Source: an optimization exercise on an open RTL-to-GDS flow (aim: small area). Production flows keep margins and buffers that such runs may drop. In this exercise RTL edits were held to simulation tests only and were not proved equivalent to the original. In every run shown here, the design's own scripts or RTL, not TritonCTS, make the clock network. The clock port is modelled as an ideal driver, which makes a skipped or thinned clock tree look cheaper than it is; a real chip needs a root buffer or a tree. Power and IR drop assume default switching activity.

**flow/design.v**
```verilog
module axi4_master
(
    input  logic          clk,
    input  logic          arst,
    input  logic          io_interrupt,
    input  logic          i_write_req,
    input  logic          i_read_req,
    input  logic [ 31:0 ] i_addr,
    input  logic [ 63:0 ] i_write_data,
    input  logic [  7:0 ] i_axi_len,
    input  logic [  2:0 ] i_axi_size,
    input  logic [  1:0 ] i_axi_burst,
    input  logic [  7:0 ] i_axi_strb,
    output logic [ 63:0 ] o_read_data,
    output logic          o_axi_done,
    output logic          o_axi_handshake,
    input  logic          i_awready,
    output logic          o_awvalid,
    output logic [  3:0 ] o_awid,
    output logic [ 31:0 ] o_awaddr,
    output logic [  7:0 ] o_awlen,
    output logic [  2:0 ] o_awsize,
    output logic [  1:0 ] o_awburst,
    input  logic          i_wready,
    output logic          o_wvalid,
    output logic [ 63:0 ] o_wdata,
    output logic [  7:0 ] o_wstrb, 
    output logic          o_wlast,
    output logic          o_bready,
    input  logic          i_bvalid,
    input  logic [  3:0 ] i_bid,
    input  logic [  1:0 ] i_bresp,
    input  logic          i_arready,
    output logic          o_arvalid,
    output logic [  3:0 ] o_arid,
    output logic [ 31:0 ] o_araddr,
    output logic [  7:0 ] o_arlen,
    output logic [  2:0 ] o_arsize,
    output logic [  1:0 ] o_arburst,
    output logic          o_rready,
    input  logic          i_rvalid,
    input  logic [  3:0 ] i_rid, 
    input  logic [  1:0 ] i_rresp,
    input  logic [ 63:0 ] i_rdata,
    input  logic          i_rlast
);
    assign o_read_data = i_rdata;
    assign o_arlen     = i_axi_len;
    assign o_arsize    = i_axi_size;
    assign o_arburst   = i_axi_burst;
    assign o_awlen     = i_axi_len;
    assign o_awsize    = i_axi_size;
    assign o_awburst   = i_axi_burst;
    assign o_wdata     = i_write_data;
    logic s_w;
    logic s_a;
    logic s_d;
    logic s_idle;
    logic s_hold;
    logic s_rlast;
    logic [ 7:0 ] s_count;
    logic [ 31:0 ] s_addr;
    assign s_idle    = ~( s_w | s_a | s_d );
    assign s_hold    = ~( s_idle & ( i_write_req | i_read_req ) );
    assign o_awvalid = s_w & s_a;
    assign o_wvalid  = s_w & s_d;
    assign o_bready  = s_w & ~s_a & ~s_d;
    assign o_arvalid = ~s_w & s_a;
    assign o_rready  = ~s_w & s_d;
    always_ff @( posedge clk, posedge arst ) begin
        if ( arst ) begin
            s_w    <= 1'b0;
            s_a    <= 1'b0;
            s_d    <= 1'b0;
            o_awid <= '0;
            o_arid <= '0;
        end
        else begin
            s_w <= ( s_idle & i_write_req ) | ( s_w & ~i_bvalid );
            s_a <= ( s_idle & ( i_write_req | i_read_req ) ) | ( s_a & ~( s_w ? i_awready : i_arready ) );
            s_d <= s_a | ( s_d & ~( ( s_count == i_axi_len ) & i_wready ) & ~s_rlast );
            o_awid <= o_awid + { 3'b0, i_bvalid };
            o_arid <= o_arid + { 3'b0, s_rlast };
        end
    end
    always_ff @( posedge clk ) begin
        o_wstrb <= ( i_axi_strb & { 8{ s_idle } } ) | ( o_wstrb & { 8{ s_hold } } );
    end
    always_ff @( posedge clk ) begin
        s_addr[ 31:8 ] <= ( i_addr[ 31:8 ] & { 24{ s_idle } } ) | ( s_addr[ 31:8 ] & { 24{ s_hold } } );
    end
    always_ff @( posedge clk ) begin
        if      ( s_idle                ) s_addr[ 7:0 ] <= i_addr[ 7:0 ];
        else if ( o_awvalid & i_awready ) s_addr[ 7:0 ] <= 8'b0;
        else                              s_addr[ 7:0 ] <= s_addr[ 7:0 ] + { 7'b0, i_wready };
    end
    assign o_awaddr = s_addr;
    assign o_araddr = s_addr;
    assign s_count  = s_addr[ 7:0 ];
    assign o_wlast = ~s_a & ( s_count == i_axi_len );
    assign o_axi_done = ( i_bvalid & ( i_bresp == 2'b0 ) ) | s_rlast;
    assign o_axi_handshake = i_wready | i_rvalid;
    always_ff @( posedge clk ) begin
        s_rlast <= i_rlast;
    end
endmodule
```
**flow/flow/run.sh**
```bash
#!/bin/bash
# Standard layout (the standard.sh) with these changes:
#  - after the standard synthesis, its combinational logic is re-mapped for area with ABC; the
#    registers stay exactly as the standard synthesis made them (reopt.sh);
#  - port buffers made from the smallest buffer cell (buf_1);
#  - after global placement the design's own cells are pulled toward the core's centre;
#  - after placement resizing, logic cells are swapped for their smallest-area variant, then
#    downsized further as long as slew, capacitance and setup keep a margin (downsize2.tcl);
#  - the clock reaches the registers through a few clock buffers, one per group of registers,
#    driven from the clock port (clkbuf.tcl), instead of TritonCTS's tree.
set -euo pipefail
export FLOW_FLOW_DIR=$PWD/flow
export BUFFER_PORTS_ARGS="-buffer_cell sky130_fd_sc_hd__buf_1"
export POST_GLOBAL_PLACE_TCL=$FLOW_FLOW_DIR/squeeze.tcl
export FLOW_SQUEEZE=0.3
export POST_RESIZE_TCL=$FLOW_FLOW_DIR/downsize.tcl
export PRE_CTS_TCL=$FLOW_FLOW_DIR/cts_hook.tcl
export POST_CTS_TCL=$FLOW_FLOW_DIR/post_cts.tcl
export FLOW_CLK_CELL=sky130_fd_sc_hd__clkbuf_8
export FLOW_CLK_K=3
bash standard.sh synth > standard_synth.log 2>&1
res=$PWD/orfs/results/sky130hd/axi4_master/base
cp $res/1_2_yosys.v $PWD/standard_synth_netlist.v
bash $FLOW_FLOW_DIR/reopt.sh $PWD/standard_synth_netlist.v $PWD/reopt_netlist.v $PWD
cp $PWD/reopt_netlist.v $res/1_2_yosys.v
rm -f $res/1_synth.odb $res/1_synth.sdc
bash standard.sh > standard.log 2>&1
```
**flow/flow/clkbuf.tcl**
```tcl
# Clock distribution: the registers' clock pins are split into K groups by position (k-means), and
# each group gets one clock buffer at its centre, driven straight from the clock port (K <= 4).
proc my_clock_tree {cell k} {
  set db [ord::get_db]
  set block [ord::get_db_block]
  set clknet [$block findNet clk]
  $clknet setSigType CLOCK
  set master [$db findMaster $cell]
  set its {}
  set xs {}
  set ys {}
  foreach it [$clknet getITerms] {
    set loc [[$it getInst] getLocation]
    lappend its $it
    lappend xs [lindex $loc 0]
    lappend ys [lindex $loc 1]
  }
  set n [llength $its]
  # initial centres: spread along the sorted x order
  set order [lsort -integer -indices $xs]
  set cxs {}; set cys {}
  for {set c 0} {$c < $k} {incr c} {
    set i [lindex $order [expr {int(($c + 0.5) * $n / $k)}]]
    lappend cxs [lindex $xs $i]; lappend cys [lindex $ys $i]
  }
  # balanced k-means: each group takes at most ceil(n/k) pins; pins whose nearest and
  # second-nearest centres differ most choose first
  set cap [expr {($n + $k - 1) / $k}]
  for {set iter 0} {$iter < 50} {incr iter} {
    set prefs {}
    for {set i 0} {$i < $n} {incr i} {
      set ds {}
      for {set c 0} {$c < $k} {incr c} {
        lappend ds [list [expr {abs([lindex $xs $i] - [lindex $cxs $c]) + abs([lindex $ys $i] - [lindex $cys $c])}] $c]
      }
      set ds [lsort -real -index 0 $ds]
      set regret [expr {$k > 1 ? [lindex $ds 1 0] - [lindex $ds 0 0] : 0}]
      lappend prefs [list $regret $i $ds]
    }
    set asg [lrepeat $n 0]
    set used [lrepeat $k 0]
    foreach p [lsort -real -decreasing -index 0 $prefs] {
      set i [lindex $p 1]
      foreach d [lindex $p 2] {
        set c [lindex $d 1]
        if {[lindex $used $c] < $cap} {
          lset asg $i $c
          lset used $c [expr {[lindex $used $c] + 1}]
          break
        }
      }
    }
    set ncx {}; set ncy {}
    for {set c 0} {$c < $k} {incr c} {
      set sx 0; set sy 0; set m 0
      for {set i 0} {$i < $n} {incr i} {
        if {[lindex $asg $i] == $c} { set sx [expr {$sx + [lindex $xs $i]}]; set sy [expr {$sy + [lindex $ys $i]}]; incr m }
      }
      if {$m == 0} { lappend ncx [lindex $cxs $c]; lappend ncy [lindex $cys $c] } else { lappend ncx [expr {$sx / $m}]; lappend ncy [expr {$sy / $m}] }
    }
    set cxs $ncx; set cys $ncy
  }
  for {set c 0} {$c < $k} {incr c} {
    set inst [odb::dbInst_create $block $master clkbuf_leaf_$c]
    set net [odb::dbNet_create $block clk_leaf_$c]
    $net setSigType CLOCK
    [$inst findITerm A] connect $clknet
    [$inst findITerm X] connect $net
    $inst setLocation [lindex $cxs $c] [lindex $cys $c]
    $inst setPlacementStatus PLACED
    set m 0
    for {set i 0} {$i < $n} {incr i} {
      if {[lindex $asg $i] == $c} { set it [lindex $its $i]; $it disconnect; $it connect $net; incr m }
    }
    puts "my_clock_tree: $cell clkbuf_leaf_$c drives $m clock pins"
  }
}
```
**flow/flow/cts_hook.tcl**
```tcl
# Build the clock distribution with my_clock_tree (clkbuf.tcl) instead of TritonCTS: cts.tcl
# calls clock_tree_synthesis, so that command is replaced here; the rest of cts.tcl (placement
# legalisation and timing repair) runs as usual.
source $::env(FLOW_FLOW_DIR)/clkbuf.tcl
rename clock_tree_synthesis my_tritoncts
proc clock_tree_synthesis {args} {
  my_clock_tree $::env(FLOW_CLK_CELL) $::env(FLOW_CLK_K)
  set_propagated_clock [all_clocks]
}
```
**flow/flow/downsize.tcl**
```tcl
# Swap each logic cell for the smallest-area cell of the same function (same name, lowest drive),
# then let repair_design fix any slew or capacitance limit this breaks.
proc my_downsize {} {
  set db [ord::get_db]
  set block [ord::get_db_block]
  set n 0
  foreach inst [$block getInsts] {
    set master [$inst getMaster]
    set name [$master getName]
    if {![regexp {^(sky130_fd_sc_hd__[a-z0-9]+)_([0-9]+)$} $name -> base drive]} { continue }
    if {[regexp {clkdly|dly|tap|fill|decap|conb|diode} $base]} { continue }
    if {[$inst isFixed]} { continue }
    set best $master
    set best_area [expr {[$master getWidth] * [$master getHeight]}]
    foreach d {0 1 2 4} {
      set m [$db findMaster ${base}_$d]
      if {$m eq "NULL" || $m eq ""} { continue }
      set a [expr {[$m getWidth] * [$m getHeight]}]
      if {$a < $best_area} { set best $m; set best_area $a }
    }
    if {$best ne $master} {
      replace_cell [$inst getName] [$best getName]
      incr n
    }
  }
  puts "my_downsize: replaced $n cells"
}
my_downsize
estimate_parasitics -placement
repair_design
report_worst_slack -max
report_worst_slack -min
source $::env(FLOW_FLOW_DIR)/downsize2.tcl
my_downsize2
```
**flow/flow/downsize2.tcl**
```tcl
# Swap cells for smaller cells of the same function while the design keeps a margin on slew,
# capacitance and setup timing; a swap that breaks the margin is undone.
proc my_margin_ok {} {
  if {[sta::max_slew_check_slack_limit] < 0.25} { return 0 }
  if {[sta::max_capacitance_check_slack_limit] < 0.25} { return 0 }
  if {[worst_slack -max] < 0.5} { return 0 }
  return 1
}
proc my_downsize2 {} {
  set db [ord::get_db]
  set block [ord::get_db_block]
  estimate_parasitics -placement
  set n 0
  set saved 0
  foreach inst [$block getInsts] {
    set master [$inst getMaster]
    if {[$master getType] ne "CORE"} { continue }
    set name [$master getName]
    if {![regexp {^(sky130_fd_sc_hd__[a-z0-9]+)_([0-9]+)$} $name -> base drive]} { continue }
    if {[regexp {^sky130_fd_sc_hd__(clkdly|dly|tap|fill|decap|conb|diode|df|edf|sdf)} $base]} { continue }
    if {[string match clkbuf_leaf_* [$inst getName]]} { continue }
    set area [expr {[$master getWidth] * [$master getHeight]}]
    set cands {}
    foreach d {0 1 2 4 6 8 12 16} {
      set m [$db findMaster ${base}_$d]
      if {$m eq "NULL" || $m eq ""} { continue }
      set a [expr {[$m getWidth] * [$m getHeight]}]
      if {$a < $area} { lappend cands [list $a $m] }
    }
    foreach c [lsort -real -index 0 $cands] {
      set m [lindex $c 1]
      replace_cell [$inst getName] [$m getName]
      if {[my_margin_ok]} {
        set saved [expr {$saved + $area - [lindex $c 0]}]
        incr n
        break
      }
      replace_cell [$inst getName] $name
    }
  }
  puts "my_downsize2: swapped $n cells, saved [expr {$saved / 1e6}] um2"
}
```
**flow/flow/post_cts.tcl**
```tcl
source $::env(FLOW_FLOW_DIR)/downsize2.tcl
my_downsize2
```
**flow/flow/reopt.sh**
```bash
#!/bin/bash
# Re-map the combinational logic of the standard synthesis netlist for area with ABC (strash; dch;
# amap). Registers are kept as they are (same instances, names and cell types): they are treated
# as black boxes, so only the logic between them is re-mapped.
# usage: reopt.sh IN.v OUT.v WORKDIR
set -euo pipefail
in=$1; out=$2; w=$3
lib=$FLOW_HOME/platforms/sky130hd/lib/sky130_fd_sc_hd__tt_025C_1v80.lib
du=""
for c in sky130_fd_sc_hd__probe_p_8 sky130_fd_sc_hd__probec_p_8 $(grep -o 'sky130_fd_sc_hd__lpflow_[a-z0-9_]*' $FLOW_HOME/platforms/sky130hd/config.mk | sort -u); do
  du="$du -dont_use $c"
done
flops=$(grep -o 'sky130_fd_sc_hd__[a-z0-9_]*' $in | sort -u | grep -E '__(df|edf|sdf|dl)' | tr '\n' ' ')
cat > $w/reopt1.ys <<EOS
read_liberty -ignore_miss_func -ignore_miss_dir $lib
read_verilog $in
hierarchy -top axi4_master
setattr -mod -set blackbox 1 $flops
flatten
opt_clean -purge
abc -liberty $lib $du -script "+strash; dch; amap"
opt_clean -purge
rename -enumerate -pattern ro_% axi4_master
select axi4_master
write_verilog -noattr -selected $w/reopt_mid.v
EOS
cat > $w/reopt2.ys <<EOS
read_liberty -lib $lib
read_verilog $w/reopt_mid.v
hierarchy -top axi4_master
splitnets
opt_clean -purge
insbuf -buf sky130_fd_sc_hd__buf_4 A X
rename -enumerate -pattern rb_%
stat -liberty $lib
check -assert -mapped
write_verilog -noattr $out
EOS
yosys -p "script $w/reopt1.ys" > $w/reopt1.log 2>&1
yosys -p "script $w/reopt2.ys" > $w/reopt2.log 2>&1
```
**flow/flow/squeeze.tcl**
```tcl
# Pull the design's own cells (not the port buffers) toward the middle of the core, so that the
# registers sit close together and a small clock tree reaches them all.
set block [ord::get_db_block]
set core [$block getCoreArea]
set cx [expr {([$core xMin] + [$core xMax]) / 2}]
set cy [expr {([$core yMin] + [$core yMax]) / 2}]
set f $::env(FLOW_SQUEEZE)
set n 0
foreach inst [$block getInsts] {
  if {[$inst isFixed]} { continue }
  if {[regexp {^(input|output)[0-9]+$} [$inst getName]]} { continue }
  if {[[$inst getMaster] getType] ne "CORE"} { continue }
  set loc [$inst getLocation]
  set x [expr {int($cx + $f * ([lindex $loc 0] - $cx))}]
  set y [expr {int($cy + $f * ([lindex $loc 1] - $cy))}]
  $inst setLocation $x $y
  incr n
}
puts "squeeze: moved $n cells by $f toward ($cx, $cy)"
```
**flow/standard.sh**
```bash
#!/bin/bash
# synth_recipe.tcl (not shown) runs the flow's synth.tcl, then flattens the netlist and writes it again
# the make line also repeats each setting of config.mk as NAME=value (left out here)
make -C /OpenROAD-flow-scripts/flow DESIGN_CONFIG=/design/flow/config.mk WORK_HOME=/design/flow/orfs CLKGATE_MAP_FILE= SYNTH_SCRIPT=/design/flow/synth_recipe.tcl "${@:-finish}"
```
**flow/config.mk**
```make
export PLATFORM = sky130hd
export DESIGN_NAME = axi4_master
export DESIGN_NICKNAME = axi4_master
export VERILOG_FILES = /design/flow/design.v
export SDC_FILE = /design/flow/constraint.sdc
export NUM_CORES = 4
export LEC_CHECK = 0
export CAP_MARGIN = 20
export CORE_AREA = 5 5 175 175
export CTS_BUF_LIST = sky130_fd_sc_hd__clkbuf_8
export DIE_AREA = 0 0 180 180
export SLEW_MARGIN = 20
```
**flow/constraint.sdc**
```tcl
create_clock -name core_clock -period 5.0 [get_ports {clk}]
set_input_delay 1.0000 -clock core_clock [delete_from_list [all_inputs] [get_ports {clk}]]
set_output_delay 1.0000 -clock core_clock [all_outputs]
set_load 0.01 [all_outputs]
```
==> results of run 1 <==
[report_power, final]
| part | switching [uW] | leakage, uW | internal [uW] |
|---|---|---|---|
| registers | 284 | 0.000475 | 631 |
| logic | 617 | 0.000487 | 378 |
| clock network | 101 | 0.0000216 | 55.8 |
[per-stage QoR]
step | total power, uW | worst slack [ns] | std cells | cell area, um^2
2_1_floorplan | 1910 | 1.06 | 414 | 3600
5_1_grt | 2210 | 1.19 | 733 | 3000
3_5_place_dp | 1950 | 1.36 | 730 | 2960
6_report | 2070 | 1.51 | 733 | 3000
3_3_place_gp | 1820 | 1.32 | 729 | 2960
[critical path: stages]
cell and delay (ns):
buf_1 0.19, clkinv_1 0.12, a221oi_1 0.29, nand3_1 0.11, nor4_1 0.56, buf_1 0.22
[flip-flops by register name, summed over array words and instances, names as in the netlist]
| signal | cells |
|---|---|
| s_rlast | 1 |
| s_a | 1 |
| o_wstrb | 8 |
| s_addr | 32 |
| o_arid | 4 |
| s_w | 1 |
| s_d | 1 |
| o_awid | 4 |
[layer usage]
layer	routed length, um	part of all wire [%]	global-route usage (%)
met4	550	3.1	2.53
met5	41	0.23	0.444
met2	9100	51	18.8
met3	2750	16	5.54
met1	5260	30	9.11
[final cells by class]
| class | instances | area (um^2) | area share, % |
|---|---|---|---|
| Buffer | 3 | 41.3 | 1.38 |
| Inverter | 15 | 56.3 | 1.88 |
| Multi-Input combinational cell | 113 | 691 | 23.0 |
| Sequential cell | 52 | 1100 | 36.5 |
| Tap cell | 384 | 480 | 16.0 |
| Timing Repair Buffer | 166 | 636 | 21.2 |
[worst paths after layout]
path,start,end,slack [ns],cells after the start
setup / recovery,i_axi_len[0],o_wlast,1.51,6
hold / removal,s_rlast$_DFF_P_,o_arid[0]$_DFF_PP0_,0.54,2
setup reg to reg,s_a$_DFF_PP0_,o_wstrb[6]$_DFF_P_,2.67,6
hold reg to reg,s_rlast$_DFF_P_,o_arid[0]$_DFF_PP0_,0.54,2
max in group asynchronous,arst,o_awid[2]$_DFF_PP0_,3.99,2
min in group asynchronous,arst,o_awid[0]$_DFF_PP0_,0.79,2
==> flow_metrics.env, run 1 <==
export IMPL_status="complete, no violations"
export IMPL_core_um2=28600
export IMPL_firstDrtPassIters=4
export IMPL_final_common_cell="buf_1"
export IMPL_yosysWarnings=1
export IMPL_route_detailed_drc=0
export IMPL_hold_class="register to register"
export IMPL_start_util_pct=12.6
export IMPL_p_leak_uw=0.000984
export IMPL_dp_hpwl_um=16300
export IMPL_required_ns=4.00
export IMPL_die_width_um=180
export IMPL_antenna_found_initial=3
export IMPL_whs_ns=0.540
export IMPL_synth_cells=414
export IMPL_detail_route_wl_per_cell_um=24.1
export IMPL_start_kind="input pin"
export IMPL_via_per_inst=3.29
export IMPL_die_height_um=180
export IMPL_critPathMaxFanout=3
export IMPL_num_vias=2415
export IMPL_num_nets_final=555
export IMPL_finalHoldViolCount=0
export IMPL_grt_usage_pct=9.91
export IMPL_drtIter0Drc=117
export IMPL_antenna_left=0
export IMPL_grt_pass1_wl_um=22300
export IMPL_drive_gt1_share_pct=1.72
export IMPL_grt_max_degree=34
export IMPL_finalSetupTns_ns=0
export IMPL_fillers=3359
export IMPL_gr_total_overflow=0
export IMPL_post_route_period_util_pct=69.9
export IMPL_critPathCaptureType="output pin"
export IMPL_finalMaxSlewViolations=0
export IMPL_fin_util_pct=10.5
export IMPL_ioPinCount=446
export IMPL_synthesis_area_um2=3600
export IMPL_layout_common_cells="buf_1, dfxtp_1, a22o_1, nor2_1, nand2_1"
export IMPL_worstSkewPairLatency_ns=0.16
export IMPL_drt_wl_total_um=17700
export IMPL_area_growth_syn_to_layout_pct=-16.6
export IMPL_n_antenna_cell=0
export IMPL_rsz0062_at_grt="no"
export IMPL_cap_violations=0
export IMPL_irDropWorstVdd_mv=0.158
export IMPL_grt_pass1_vias=2350
export IMPL_clkTransAtPathRegs_ns=0.10
export IMPL_synthesis_nets=618
export IMPL_setup_violations_final=0
export IMPL_rows=62
export IMPL_tightestPinTransition_ns=0.776
export IMPL_layout_min_cycle_time_ns=3.49
export IMPL_syn_avg_cell_area_um2=8.69
export IMPL_io_buffers=163
export IMPL_finClkSkew_ns=0.00144
export IMPL_critPathArrivalTime_ns=2.49
export IMPL_max_freq_ghz=0.286
export IMPL_critPathKind="input pin to output pin"
export IMPL_power_density_nw_per_um2=689
export IMPL_dieArea_um2=32400
export IMPL_relSlewSlack_pct=48.2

### [Task statement]
Copy out only the lines of the records above from the one with "636 | 21.2 |" through the one with "export IMPL_finalMaxSlewViolations=0", exactly as they stand, both included.

### [Output of the task]
| Timing Repair Buffer | 166 | 636 | 21.2 |
[worst paths after layout]
path,start,end,slack [ns],cells after the start
setup / recovery,i_axi_len[0],o_wlast,1.51,6
hold / removal,s_rlast$_DFF_P_,o_arid[0]$_DFF_PP0_,0.54,2
setup reg to reg,s_a$_DFF_PP0_,o_wstrb[6]$_DFF_P_,2.67,6
hold reg to reg,s_rlast$_DFF_P_,o_arid[0]$_DFF_PP0_,0.54,2
max in group asynchronous,arst,o_awid[2]$_DFF_PP0_,3.99,2
min in group asynchronous,arst,o_awid[0]$_DFF_PP0_,0.79,2
==> flow_metrics.env, run 1 <==
export IMPL_status="complete, no violations"
export IMPL_core_um2=28600
export IMPL_firstDrtPassIters=4
export IMPL_final_common_cell="buf_1"
export IMPL_yosysWarnings=1
export IMPL_route_detailed_drc=0
export IMPL_hold_class="register to register"
export IMPL_start_util_pct=12.6
export IMPL_p_leak_uw=0.000984
export IMPL_dp_hpwl_um=16300
export IMPL_required_ns=4.00
export IMPL_die_width_um=180
export IMPL_antenna_found_initial=3
export IMPL_whs_ns=0.540
export IMPL_synth_cells=414
export IMPL_detail_route_wl_per_cell_um=24.1
export IMPL_start_kind="input pin"
export IMPL_via_per_inst=3.29
export IMPL_die_height_um=180
export IMPL_critPathMaxFanout=3
export IMPL_num_vias=2415
export IMPL_num_nets_final=555
export IMPL_finalHoldViolCount=0
export IMPL_grt_usage_pct=9.91
export IMPL_drtIter0Drc=117
export IMPL_antenna_left=0
export IMPL_grt_pass1_wl_um=22300
export IMPL_drive_gt1_share_pct=1.72
export IMPL_grt_max_degree=34
export IMPL_finalSetupTns_ns=0
export IMPL_fillers=3359
export IMPL_gr_total_overflow=0
export IMPL_post_route_period_util_pct=69.9
export IMPL_critPathCaptureType="output pin"
export IMPL_finalMaxSlewViolations=0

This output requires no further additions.